Liberal Democrats are always fearful of being exposed as agents of the ruling class. They pose as champions of the oppressed in order to prevent their supporters rejecting them in favor of an independent and militant struggle.  Faking a left position prevents their supporters from breaking with the Democratic Party.


The World Socialist Party declares that you can never have a common movement and a common program with representatives of capital. There can never be common ground. The WSP consistently opposes capitalist politicians of every stripe. There has been no marked clash of class-interests in the political squabbles of the Republican and Democratic Parties, both of them representing, as they do, a united front of various economic groups of the ruling class.

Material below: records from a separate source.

### config.mk
export PLATFORM = sky130hd
export DESIGN_NAME = supervisor
export DESIGN_NICKNAME = d
export VERILOG_FILES = /design/src/verilog/timed_access.v /design/src/verilog/power_sequencer.v /design/src/verilog/supervisor.v
export VERILOG_INCLUDE_DIRS = /design/src /design/src/shared
export SDC_FILE = /design/constraint.sdc
export NUM_CORES = 1
export LEC_CHECK = 0
export ABC_AREA = 1
export BUFFER_PORTS_ARGS = -buffer_cell sky130_fd_sc_hd__buf_2
export CAP_MARGIN = 20
export CORE_AREA = 10 10 177 179
export CTS_CLUSTER_SIZE = 24
export DETAILED_ROUTE_END_ITERATION = 8
export DIE_AREA = 0 0 187 189
export PLACE_DENSITY = 0.53
export SLEW_MARGIN = 30
export SYNTH_ARGS = -nofsm -noshare
export SYNTH_HDL_FRONTEND = slang
export SYNTH_SLANG_ARGS = --single-unit
### constraint.sdc
create_clock -name clock_in -period 4.4 [get_ports clock_in]
set_clock_uncertainty 0.15 [all_clocks]
set_input_delay 0.44 -clock clock_in [delete_from_list [all_inputs] [get_ports clock_in]]
set_output_delay 0.44 -clock clock_in [all_outputs]
set_load 0.03 [all_outputs]
File: src/core/sap_pkg.sv
package sap_pkg;
  // clock rate and conversion timing
  localparam int unsigned CLK_PERIOD_NS = 20;
  localparam int unsigned CONV_TIME_MAX_NS = 273;
  // longest time rounds down, at least one cycle
  localparam int unsigned CONV_CYCLES_RAW = CONV_TIME_MAX_NS / CLK_PERIOD_NS;
  localparam int unsigned CONV_CYCLES = (CONV_CYCLES_RAW < 1) ? 1 : CONV_CYCLES_RAW;
  localparam int unsigned ABORT_TIME_MAX_NS = 45;
  localparam int unsigned ABORT_CYCLES_RAW = ABORT_TIME_MAX_NS / CLK_PERIOD_NS;
  localparam int unsigned ABORT_CYCLES = (ABORT_CYCLES_RAW < 1) ? 1 : ABORT_CYCLES_RAW;
  // powerdown threshold and wake delay; plain defaults
  localparam int unsigned SHUTDOWN_THRESHOLD_TIME_NS = 1000;
  localparam int unsigned SHUTDOWN_CYCLES = SHUTDOWN_THRESHOLD_TIME_NS / CLK_PERIOD_NS;
  localparam int unsigned WAKE_DELAY_NS = 1000;
  localparam int unsigned WAKE_CYCLES = WAKE_DELAY_NS / CLK_PERIOD_NS;
  localparam int unsigned CNT_W = 16;
  localparam int unsigned RES_W = 14;
  localparam int unsigned BYTE_W = 8;
  localparam int unsigned LOW_W = 6;
  localparam logic [RES_W-1:0] CODE_FULL = 14'h3FFF;
  localparam logic [RES_W-1:0] CODE_ZERO = 14'h0000;
  localparam logic [RES_W-1:0] CODE_RESET = 14'h3F80;
  localparam logic [2:0] INVALID_CONVERSIONS = 3'h4;
  typedef enum logic [2:0] {ST_IDLE, ST_CONV, ST_RESET, ST_POWERDOWN, ST_WAKE} sap_state_t;
endpackage : sap_pkg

The World Socialist Party does not form election alliances with non-socialists. The reasons for such a policy may be thus summarized:

a) An alliance would be particularly futile since the WSP does not possess large numbers which could actually influence the outcome of an election;

b) An alliance would perturb the class vision of our membership and cause among them great consternation, appearing to them as an obvious deviation from the straight line of class struggle. 

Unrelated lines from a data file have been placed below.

===== config.mk =====
export PLATFORM = sky130hd
export DESIGN_NAME = adc_host_ctrl
export DESIGN_NICKNAME = d
export VERILOG_FILES = /design/src/hw/adc_host_pkg.sv /design/src/hw/adc_host_ctrl.sv /design/src/hw/adc_sclk_gen.sv
export SDC_FILE = /design/constraint.sdc
export NUM_CORES = 1
export LEC_CHECK = 0
export ABC_AREA = 1
export ABC_CLOCK_PERIOD_IN_PS = 2130
export BUFFER_PORTS_ARGS = -buffer_cell sky130_fd_sc_hd__clkbuf_2
export CAP_MARGIN = 20
export CORE_MARGIN = 3
export CORE_UTILIZATION = 60
export DETAILED_ROUTE_END_ITERATION = 8
export GPL_TIMING_DRIVEN = 0
export PLACE_DENSITY = 0.85
export SYNTH_ARGS = -nofsm -noshare
export SYNTH_HDL_FRONTEND = slang
export SYNTH_SLANG_ARGS = --single-unit

===== constraint.sdc =====
create_clock -name i_sys_clk -period 2.13 [get_ports i_sys_clk]
set_input_delay 0.426 -clock i_sys_clk [delete_from_list [all_inputs] [get_ports i_sys_clk]]
set_output_delay 0.426 -clock i_sys_clk [all_outputs]
set_load 0.01 [all_outputs]

===== src/hw/adc_host_pkg.sv =====
// Behaviour
// - read is exactly 16 serial clocks
// - read ends 400 ns before next start
// - start high at end selects high-rate
// - start low at end selects auto-sleep
// - serial clock low after sixteenth bit
// - no start fall during read, clock low
// - bytes allowed with clock low between them
// - serial clock at most 10 MHz
// - host sources the serial clock
// - host detects end of conversion from busy
// - serial clock gated by active-high select
package adc_host_pkg;
  localparam int unsigned SYS_CLK_PERIOD_PS = 4000;
  localparam int unsigned READ_GAP_NS = 400;
  localparam int unsigned WAKE_US = 6;
  localparam int unsigned CONV_US = 8;
  localparam int unsigned SCLK_MAX_KHZ = 10000;
  // serial clock half period, rounded up so the rate never exceeds the limit
  localparam int unsigned SCLK_HALF_CYC =
    (1000000000 / SCLK_MAX_KHZ / 2 + SYS_CLK_PERIOD_PS - 1) / SYS_CLK_PERIOD_PS;
  localparam int unsigned READ_GAP_CYC =
    (READ_GAP_NS * 1000 + SYS_CLK_PERIOD_PS - 1) / SYS_CLK_PERIOD_PS;
  localparam int unsigned WAKE_CYC =
    (WAKE_US * 1000000 + SYS_CLK_PERIOD_PS - 1) / SYS_CLK_PERIOD_PS;
  localparam int unsigned CONV_CYC =
    (CONV_US * 1000000 + SYS_CLK_PERIOD_PS - 1) / SYS_CLK_PERIOD_PS;
  localparam int unsigned START_LOW_CYC = 8;
  localparam int unsigned WORD_BITS = 16;
  localparam int unsigned RESULT_BITS = 12;
  localparam int unsigned BIT_CNT_W = 5;
  localparam int unsigned TMR_W = 14;
  typedef enum logic [2:0] {
    ST_IDLE = 3'b000,
    ST_WAKE = 3'b001,
    ST_START = 3'b010,
    ST_BUSY = 3'b011,
    ST_READ = 3'b100,
    ST_GAP = 3'b101
  } host_state_type;
endpackage


===== src/hw/adc_host_ctrl.sv =====
`timescale 1ns/1ps
`default_nettype none
// host for the serial converter: starts conversions, waits busy, reads 16 bits
module adc_host_ctrl
  import adc_host_pkg::*;
(
  // clock and reset
  input wire logic i_sys_clk,
  input wire logic i_rst,
  // user request
  input wire logic i_start,
  input wire logic i_sleep_mode,
  input wire logic i_select,
  output logic o_ready,
  output logic [RESULT_BITS-1:0] o_result,
  output logic o_result_valid,
  // converter pins
  output logic o_conversion_start_n,
  output logic o_serial_clock,
  input wire logic i_serial_data_out,
  input wire logic i_busy
);
  // the shared timer must hold the longest wait, the bit counter a whole word
  if (WAKE_CYC >= (1 << TMR_W) || WORD_BITS >= (1 << BIT_CNT_W))
  begin
    $error("counter too narrow");
  end
  logic busy_m_q;
  logic busy_s_q;
  logic sdo_m_q;
  logic sdo_s_q;
  logic busy_old_q;
  // two-flop synchronisers on the pins from the converter
  always_ff @(posedge i_sys_clk or posedge i_rst)
  begin
    if (i_rst)
    begin
      busy_m_q <= 1'b0;
      busy_s_q <= 1'b0;
      sdo_m_q <= 1'b0;
      sdo_s_q <= 1'b0;
      busy_old_q <= 1'b0;
    end
    else
    begin
      busy_m_q <= i_busy;
      busy_s_q <= busy_m_q;
      sdo_m_q <= i_serial_data_out;
      sdo_s_q <= sdo_m_q;
      busy_old_q <= busy_s_q;
    end
  end
  logic busy_fall;
  assign busy_fall = busy_old_q & ~busy_s_q;
  host_state_type state_q;
  host_state_type state_d;
  logic [TMR_W-1:0] tmr_q;
  logic [TMR_W-1:0] tmr_d;
  logic [BIT_CNT_W-1:0] bits_q;
  logic [BIT_CNT_W-1:0] bits_d;
  logic [WORD_BITS-1:0] shift_q;
  logic [WORD_BITS-1:0] shift_d;
  logic cs_n_q;
  logic cs_n_d;
  logic sleep_q;
  logic sleep_d;
  logic [RESULT_BITS-1:0] res_q;
  logic [RESULT_BITS-1:0] res_d;
  logic valid_q;
  logic valid_d;
  logic run;
  logic sclk;
  logic sclk_rise;
  logic sclk_fall;
  adc_sclk_gen #(
    .HALF_CYC(SCLK_HALF_CYC)
  ) u_sclk (
    .i_sys_clk(i_sys_clk),
    .i_rst(i_rst),
    .i_run(run),
    .o_sclk(sclk),
    .o_rise(sclk_rise),
    .o_fall(sclk_fall)
  );
  // serial clock runs only while reading, at most 16 periods
  assign run = (state_q == ST_READ) && (bits_q < BIT_CNT_W'(WORD_BITS));
  // select gates the clock; the gate stays low when the part is not chosen
  assign o_serial_clock = sclk & i_select;
  // sequence control
  always_comb
  begin
    state_d = state_q;
    tmr_d = tmr_q;
    bits_d = bits_q;
    shift_d = shift_q;
    cs_n_d = cs_n_q;
    sleep_d = sleep_q;
    res_d = res_q;
    valid_d = 1'b0;
    case (state_q)
      ST_IDLE:
      begin
        if (i_start)
        begin
          sleep_d = i_sleep_mode;
          tmr_d = '0;
          cs_n_d = 1'b1;
          // auto-sleep: raise start to wake, wait before the hold edge
          state_d = i_sleep_mode ? ST_WAKE : ST_START;
        end
      end
      ST_WAKE:
      begin
        // high for the full wake time (WAKE_CYC cycles) so hold follows our falling edge, not the wake timer
        if (tmr_q == TMR_W'(WAKE_CYC - 1))
        begin
          tmr_d = '0;
          cs_n_d = 1'b0;
          state_d = ST_BUSY;
        end
        else
          tmr_d = tmr_q + 1'b1;
      end
      ST_START:
      begin
        // falling edge with serial clock low starts conversion and resets counter
        cs_n_d = 1'b0;
        if (tmr_q == TMR_W'(START_LOW_CYC - 1))
        begin
          tmr_d = '0;
          cs_n_d = 1'b1;
          state_d = ST_BUSY;
        end
        else
          tmr_d = tmr_q + 1'b1;
      end
      ST_BUSY:
      begin
        // in sleep mode start stays low across end of conversion
        if (busy_fall)
        begin
          bits_d = '0;
          shift_d = '0;
          state_d = ST_READ;
        end
      end
      ST_READ:
      begin
        // sample on the rising edge: bit is stable there (changes on fall)
        if (sclk_rise)
        begin
          shift_d = {shift_q[WORD_BITS-2:0], sdo_s_q};
          bits_d = bits_q + 1'b1;
        end
        // close on the sixteenth falling edge so the line is low as we leave
        if (bits_q == BIT_CNT_W'(WORD_BITS) && sclk_fall)
        begin
          res_d = shift_q[RESULT_BITS-1:0];
          valid_d = 1'b1;
          tmr_d = '0;
          state_d = ST_GAP;
        end
      end
      ST_GAP:
      begin
        // settle time before any further start edge
        if (tmr_q == TMR_W'(READ_GAP_CYC - 1))
        begin
          tmr_d = '0;
          state_d = ST_IDLE;
        end
        else
          tmr_d = tmr_q + 1'b1;
      end
      default:
        state_d = ST_IDLE;
    endcase
  end
  always_ff @(posedge i_sys_clk or posedge i_rst)
  begin
    if (i_rst)
    begin
      state_q <= ST_IDLE;
      tmr_q <= '0;
      bits_q <= '0;
      shift_q <= '0;
      cs_n_q <= 1'b1;
      sleep_q <= 1'b0;
      res_q <= '0;
      valid_q <= 1'b0;
    end
    else
    begin
      state_q <= state_d;
      tmr_q <= tmr_d;
      bits_q <= bits_d;
      shift_q <= shift_d;
      cs_n_q <= cs_n_d;
      sleep_q <= sleep_d;
      res_q <= res_d;
      valid_q <= valid_d;
    end
  end
  assign o_conversion_start_n = cs_n_q;
  assign o_result = res_q;
  assign o_result_valid = valid_q;
  assign o_ready = (state_q == ST_IDLE);
  // checks
  property p_clk_low_at_start;
    @(posedge i_sys_clk) disable iff (i_rst)
      $fell(cs_n_q) |-> !sclk;
  endproperty
  a_clk_low_at_start: assert property (p_clk_low_at_start)
    else $error("serial clock high at start fall");
  property p_no_clk_outside_read;
    @(posedge i_sys_clk) disable iff (i_rst)
      (state_q != ST_READ) |-> !sclk;
  endproperty
  a_no_clk_outside_read: assert property (p_no_clk_outside_read)
    else $error("serial clock outside read");
  property p_sixteen;
    @(posedge i_sys_clk) disable iff (i_rst)
      sclk_rise |-> bits_q < BIT_CNT_W'(WORD_BITS);
  endproperty
  a_sixteen: assert property (p_sixteen)
    else $error("more than 16 clocks");
  localparam int GAP_LAST = int'(READ_GAP_CYC) - 1;
  property p_gap;
    @(posedge i_sys_clk) disable iff (i_rst)
      $rose(state_q == ST_GAP) |-> ##GAP_LAST (state_q == ST_GAP);
  endproperty
  a_gap: assert property (p_gap)
    else $error("start too soon after read");
  property p_start_pulse;
    @(posedge i_sys_clk) disable iff (i_rst)
      (state_q == ST_IDLE && i_start && !i_sleep_mode) |-> ##2 !cs_n_q;
  endproperty
  a_start_pulse: assert property (p_start_pulse)
    else $error("start did not fall");
  property p_sleep_low;
    @(posedge i_sys_clk) disable iff (i_rst)
      (state_q == ST_BUSY && sleep_q) |-> !cs_n_q;
  endproperty
  a_sleep_low: assert property (p_sleep_low)
    else $error("start not low in sleep conversion");
  property p_fast_high;
    @(posedge i_sys_clk) disable iff (i_rst)
      (state_q == ST_BUSY && !sleep_q) |-> cs_n_q;
  endproperty
  a_fast_high: assert property (p_fast_high)
    else $error("start not high in fast conversion");
  property p_valid;
    @(posedge i_sys_clk) disable iff (i_rst)
      valid_q |-> state_q == ST_GAP;
  endproperty
  a_valid: assert property (p_valid)
    else $error("result strobe out of place");
  property p_result_hold;
    @(posedge i_sys_clk) disable iff (i_rst)
      !valid_q |-> $stable(res_q);
  endproperty
  a_result_hold: assert property (p_result_hold)
    else $error("result changed without strobe");
  c_fast: cover property (@(posedge i_sys_clk) disable iff (i_rst)
    valid_q && !sleep_q);
  c_sleep: cover property (@(posedge i_sys_clk) disable iff (i_rst)
    valid_q && sleep_q);
  c_read: cover property (@(posedge i_sys_clk) disable iff (i_rst)
    $rose(state_q == ST_READ));
endmodule
`default_nettype wire


===== src/hw/adc_sclk_gen.sv =====
`timescale 1ns/1ps
`default_nettype none
// serial clock divider; emits low-high-low periods while run is high, finishing any started period
module adc_sclk_gen
  import adc_host_pkg::*;
#(
  parameter int unsigned HALF_CYC = SCLK_HALF_CYC
)
(
  // clock and reset
  input wire logic i_sys_clk,
  input wire logic i_rst,
  // control
  input wire logic i_run,
  // outputs
  output logic o_sclk,
  output logic o_rise,
  output logic o_fall
);
  // the 8-bit counter cannot serve a longer half period
  if (HALF_CYC < 1 || HALF_CYC > 255)
  begin
    $error("half period out of range");
  end
  logic [7:0] cnt_q;
  logic [7:0] cnt_d;
  logic sclk_q;
  logic sclk_d;
  // toggle at each half period; idle stays low between words
  always_comb
  begin
    cnt_d = cnt_q;
    sclk_d = sclk_q;
    o_rise = 1'b0;
    o_fall = 1'b0;
    if (i_run || sclk_q)
    begin
      if (cnt_q == 8'(HALF_CYC - 1))
      begin
        cnt_d = 8'h00;
        sclk_d = ~sclk_q;
        o_rise = ~sclk_q;
        o_fall = sclk_q;
      end
      else
        cnt_d = cnt_q + 8'h01;
    end
  end
  always_ff @(posedge i_sys_clk or posedge i_rst)
  begin
    if (i_rst)
    begin
      cnt_q <= 8'h00;
      sclk_q <= 1'b0;
    end
    else
    begin
      cnt_q <= cnt_d;
      sclk_q <= sclk_d;
    end
  end
  assign o_sclk = sclk_q;
endmodule
`default_nettype wire


== Yosys cells after proc, flatten, opt, wreduce, memory -nomap -nowiden ==
Index checks and enable logic that the tools add are counted.

* Bits in registers: 62
* Word-level logic and storage cells: 83
* Output and inout port bits: 16
* Input bits: 7

* Add/subtract/negate cells: 3
* Bitwise gates (word level): 4
* Muxes and demuxes: 31
* Eq/ne operators: 17
* Reductions and logical operators: 13
* $lt $le $gt $ge: 1

{| class="wikitable"
|+ Operator list
! operator !! number
|-
| 14-bit 2-to-1 mux || 5
|-
| 14-bit one-hot mux with 5 select lines || 1
|-
| 12-bit 2-to-1 mux || 2
|-
| 12-bit one-hot mux with 2 select lines || 1
|-
| 3-bit 2-to-1 mux || 6
|-
| 3-bit one-hot mux with 6 select lines || 1
|-
| 14-bit by 1-bit adder with 14-bit output (second input constant) || 1
|-
| 14-bit by 11-bit equality test with 1-bit output (second input constant) || 1
|-
| 14-bit by 3-bit equality test with 1-bit output (second input constant) || 1
|-
| 14-bit by 7-bit equality test with 1-bit output (second input constant) || 1
|-
| 2-bit inequality test (second input constant) || 6
|-
| 5-bit 2-to-1 mux || 2
|-
| 5-bit one-hot mux with 2 select lines || 1
|-
| 1-bit 2-to-1 mux || 9
|-
| 3-bit AND reduction || 3
|-
| 8-bit by 1-bit adder with 8-bit output (second input constant) || 1
|-
| 8-bit by 4-bit equality test with 1-bit output (second input constant) || 1
|-
| 8-bit 2-to-1 mux || 1
|-
| 3-bit by 2-bit equality test with 1-bit output (second input constant) || 2
|-
| 3-bit equality test (second input constant) || 2
|-
| 6-bit AND reduction || 1
|-
| 5-bit by 1-bit adder with 5-bit output (second input constant) || 1
|-
| 5-bit equality test (second input constant) || 1
|-
| 5-bit < comparator (second input constant) || 1
|-
| other kinds (13) || 17
|}

== Logic depth before layout (Yosys ltp) ==
* Depth in word-level cells: 7
* Mapped depth: 13
* Mapped depth without buffers: 12

== Modules after synthesis ==
From an unflattened synthesis, not the netlist that was laid out.

* Cell total of the unflattened synthesis: 407
* Area total of the unflattened synthesis: 3244.4 um2

{| class="wikitable"
|+ Modules (own cells, without submodules)
! module !! times used !! area each (um2) !! cells each
|-
| adc_host_ctrl || 1 || 2668.8 || 323
|-
| adc_sclk_gen || 1 || 575.6 || 84
|}

== Worst setup path before layout ==
Ideal clock, no wire load.

* Kind: reg-to-reg
* From: register tmr_q[0]
* To: register state_q[1]
* Arrival: 1429 ps
* Stages on the path, launching flop included: 13
* Buffers on the path: 0
* Path slack: 584 ps
* Cell sequence: dfrtp_1 > ha_1 > inv_1 > nor2_1 > nand2_1 > nor2_1 > nand2_1 > nand2_1 > nand2_1 > nor2_4 > nand2_2 > nand2_1 > nand2_1

* Cells in the longest elaborated chain, start to end: 3

{| class="wikitable"
|+ RTL lines
! item !! line !! RTL
|-
| start: declaration || adc_host_ctrl.sv:57 || <nowiki>logic [TMR_W-1:0] tmr_q;</nowiki>
|-
| start signal: assignment || adc_host_ctrl.sv:195 || <nowiki>tmr_q <= tmr_d;</nowiki>
|-
| 14-bit by 7-bit equality test with 1-bit output (tied with other cells) || adc_host_ctrl.sv:167 || <nowiki>if (tmr_q == TMR_W'(READ_GAP_CYC - 1))</nowiki>
|-
| 2-bit inequality test (no line) || - ||
|-
| 6-bit AND reduction (no line) (*) || - ||
|-
| end signal: assignment || adc_host_ctrl.sv:194 || <nowiki>state_q <= state_d;</nowiki>
|-
| end: declaration || adc_host_ctrl.sv:55 || <nowiki>host_state_type state_q;</nowiki>
|}

Every way passes the cells marked *; elsewhere a longest branch is shown, timed or not.
A chain may end at the register's enable or synchronous reset.

== Final worst setup path ==
* From: register tmr_q[0]
* To: register tmr_q[0]

* Cells in the longest elaborated chain, start to end: 3

{| class="wikitable"
|+ RTL lines
! item !! line !! RTL
|-
| 14-bit by 1-bit adder with 14-bit output (tied with other cells) || adc_host_ctrl.sv:122, adc_host_ctrl.sv:135, adc_host_ctrl.sv:173 ||
|-
| 14-bit 2-to-1 mux (on tied branches) || adc_host_ctrl.sv:167, adc_host_ctrl.sv:115, adc_host_ctrl.sv:128 ||
|-
| 14-bit one-hot mux with 5 select lines (*) || adc_host_ctrl.sv:100 || <nowiki>case (state_q)</nowiki>
|}

Marked as above.

==> qor.json <==
{
  "run_status": "completed",
  "pins_over_their_slew_limit": 0,
  "dr.first_iter.drc_count": 217,
  "root_buffer": "clkbuf_8",
  "final_net_count": 466,
  "grt_remaining_overflow": 0,
  "cp_slowest_cell": "dfrtp_1",
  "combinational_fraction_of_design_power": 0.288,
  "final_min_period_over_clock_period": 0.8822,
  "number_of_global_route_vias_before_repair": 2804,
  "net_count_of_the_mapped_netlist": 432,
  "cellPowerDensity_nw_per_um2": 968.2,
  "critPathMaxStageDelay_ps": 460,
  "ctsLongestPathBuffers": 2,
  "cts.htree.levels": 3,
  "globalplace.congestion": 0.9293,
  "finalHoldViolCount": 0,
  "area_delta_synth_final_pct": 13.56,
  "io_pins": 23,
  "clock-sinks": 62,
  "achievable-frequency_mhz": 532.2,
  "yosys_reg_bits": 62,
  "synth_sequential_area_ratio": 0.4688,
  "clkLatencyLatePin_ps": 360,
  "postCtsSetupBuffers": 0,
  "critPathMaxFanout": 7,
  "place_area_sq_um": 3530,
  "p_int_mw": 2.327,
  "antenna_violations_before_repair": 0,
  "final_layout_size_suffix_gt1_frac": 0.1721,
  "critPathCaptureType": "flop",
  "p_leak_nw": 1.928,
  "setup_violations": 0,
  "max_slew.worst_pin.slew_ps": 508.8,
  "power.share.clock": 0.330,
  "synth-edff-count": 0,
  "dieWidth_microns": 80.30,
  "grt_pass1_wl_microns": 12410,
  "synthArstFlopShare": 1.000,
  "synth_cells": 420,
  "routed_wire_length_per_instance_microns": 13.27,
  "gr-usage-all-layers": 0.2483,
  "number_of_input_and_output_port_buffers_inserted": 22,
  "timing.hold.worst.class": "in -> async",
  "finalWirelength_microns": 7022,
  "grt_start_max_net_pins": 46,
  "switchingPower_mw": 1.314,
  "unrepaired_setup_endpoints_after_global_routing": "no",
  "worst_setup_path_start_kind": "flop",
  "cell_by_cell_trace_of_the_critical_path": "ha_1 -> inv_1 -> nor2_1 -> nand2_1 -> nor2_1 -> nand2_1 -> nand2_1 -> nand3_1 -> nor2_1 -> a21oi_1",
  "core_area_sq_um": 5238,
  "power.sequential.fraction": 0.382,
  "post_cts_resize_count": 0,
  "ctsHoldBuffers": 0,
  "fin_skew_ps": 11.09,
  "fin_area_sq_um": 3761,
  "die_height_microns": 80.30,
  "synth.yosys.warnings": 0,
  "netlist_area_sq_um": 3312,
  "detail_route.drc_violations": 0,
  "dieArea_sq_um": 6447,
  "critPathRequiredTime_ps": 2370,
  "detail_route.first_pass.iterations": 5,
  "mean_area_per_synthesized_cell_sq_um": 7.886,
  "number_of_distinct_library_cells_after_synthesis": 30,
  "num_rows": 26,
  "cap_violations": 0,
  "drt-vias-per-instance": 5.529,
  "sw_frac_of_total": 0.3609,
  "numCtsBuffers": 9,
  "criticalPathCategory": "reg -> reg",
  "fin_util": 0.7181,
  "critPathArrivalTime_ps": 2120,
  "timing.slew.headroom": 0.6608,
  "initial_core_util": 0.6323,
  "final.min_clock_period_ps": 1879,
  "num_vias": 2925,
  "worst_setup_hold_path_clk_slew_ps": 80,
  "synth_ff_type": "dfrtp_1",
  "drtAntennaViolNets": 0,
  "worst_ir_drop_vdd_v": 0.0006959,
  "clock_tree_from_tritoncts": "done",
  "detailedPlacementHpwl_microns": 4781,
  "num_antenna_cells": 0
}
cell families (layout without fill, tap and decap cells):
| group | after synthesis | count (layout) | synth area share |
|---|---|---|---|
| flip-flops | 62 | 62 | 0.4688 |
| AND/OR/NAND/NOR | 220 | 220 | 0.3041 |
| XOR/XNOR | 10 | 10 | 0.02644 |
| buffers and inverters | 72 | 111 | 0.09558 |
| AO/OA/AOI/OAI | 51 | 51 | 0.08614 |
| adder cells (fa/ha/maj) | 5 | 5 | 0.01889 |
synthesized netlist by cell type (2+ instances only):
library cell  number  area, sq um
dfrtp_1           61         1526
or2_2              2        12.51
nand4_1           10        62.56
nor3_1            11        55.05
a21oi_1            5        25.02
o21ai_0           21        105.1
buf_2              2        10.01
clkbuf_1           5        18.77
ha_1               5        62.56
xor2_1            10        87.58
o211ai_1           4        30.03
nor2_1            31        116.4
nand2_1          105        394.1
nor2_4             3        33.78
nand3_1           41        205.2
o21ai_1            8        40.04
o22ai_1           11        68.82
inv_1             52        195.2
buf_6              5        56.30
nor2_2             4        25.02
nand2_4            3        33.78
nand2_2            8        50.05
inv_2              6        22.52
critical path, delay by kind of cell (launching register included):
| kind | cells | cell delay, ps |
|---|---|---|
| AND/OR/NAND/NOR | 7 | 810 |
| flip-flops | 1 | 460 |
| adder cells (fa/ha/maj) | 1 | 340 |
| buffers and inverters | 1 | 90 |
| AO/OA/AOI/OAI | 1 | 60 |
cell usage in the layout, fill, tap and decap left out, types with 2 or more instances in the layout:
| master | count |
|---|---|
| xor2_1 | 10 |
| buf_6 | 5 |
| clkinv_4 | 2 |
| inv_2 | 7 |
| nand2_1 | 105 |
| clkbuf_1 | 5 |
| nor2_4 | 3 |
| nand3_1 | 41 |
| nand4_1 | 10 |
| a21oi_1 | 5 |
| clkbuf_8 | 10 |
| inv_1 | 51 |
| o21ai_0 | 21 |
| o211ai_1 | 4 |
| nor3_1 | 11 |
| o22ai_1 | 11 |
| or2_2 | 2 |
| nand2_2 | 8 |
| nand2_4 | 3 |
| o21ai_1 | 8 |
| bufinv_16 | 2 |
| clkbuf_2 | 22 |
| nor2_1 | 31 |
| ha_1 | 5 |
| dfrtp_1 | 61 |
| nor2_2 | 4 |
| buf_2 | 2 |
routing by layer:
| metal | track usage | part of all wire | up-vias | wire (microns) |
|---|---|---|---|---|
| li1 | - | - | 1424 | - |
| met1 | 0.3224 | 0.43 | 1369 | 3046 |
| met2 | 0.4015 | 0.48 | 108 | 3347 |
| met3 | 0.04260 | 0.062 | 24 | 437 |
| met4 | 0.1199 | 0.027 | 0 | 190 |
| met5 | 0 | 0 | - | 0 |
power groups by stage:
stage | sequential, mW | clock (mW) | combinational [mW]
4_1_cts | 1.39 | 1.22 | 1.05
6_report | 1.39 | 1.20 | 1.05
3_3_place_gp | 1.40 | 0 | 0.989
3_5_place_dp | 1.41 | 0 | 1.02
5_1_grt | 1.41 | 1.26 | 1.19
2_1_floorplan | 1.39 | 0 | 0.796
registers in the layout (all words and copies together), names as in the netlist, 3 cells and up:
register      cells
o_result         12
u_sclk.cnt_q      8
tmr_q            14
state_q           3
shift_q          12
bits_q            5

c) An alliance would make it impossible for us to explain our refusal to support a candidate of the Democratic Party in the case of a  candidate who may be friendly towards labor.

 dAn alliance with another party would make it impossible for us to criticize it. It is a dangerous and unrealistic assumption that we can both support the candidates of the party and at the same time reveal its capitalist character and assert its future betrayal of the working class. It is absurd to assume that we can have common campaigns with a bourgeois party for its bourgeois candidate, and at the same time conduct an independent campaign for socialist program. Even if could help elect the other party candidate, for the working class to gain from such an election would be far outweighed by the harm caused through blurring the class lines and strengthening the capitalist party. The idea of giving the workers an object lesson by inducing them to vote for a progressive liberal in order that they may later be enlightened by his or her betrayal is ridiculous.  

e) An alliance would make it appear to our membership that we put all our hopes in parliamentary reforms and that all our propaganda of action for socialism is no more than a phrase. Such a disappointment would repel from the WSP its adherents who wish to see in it not the tail-end of a capitalist progressive party but a committed militant working-class Marxist party.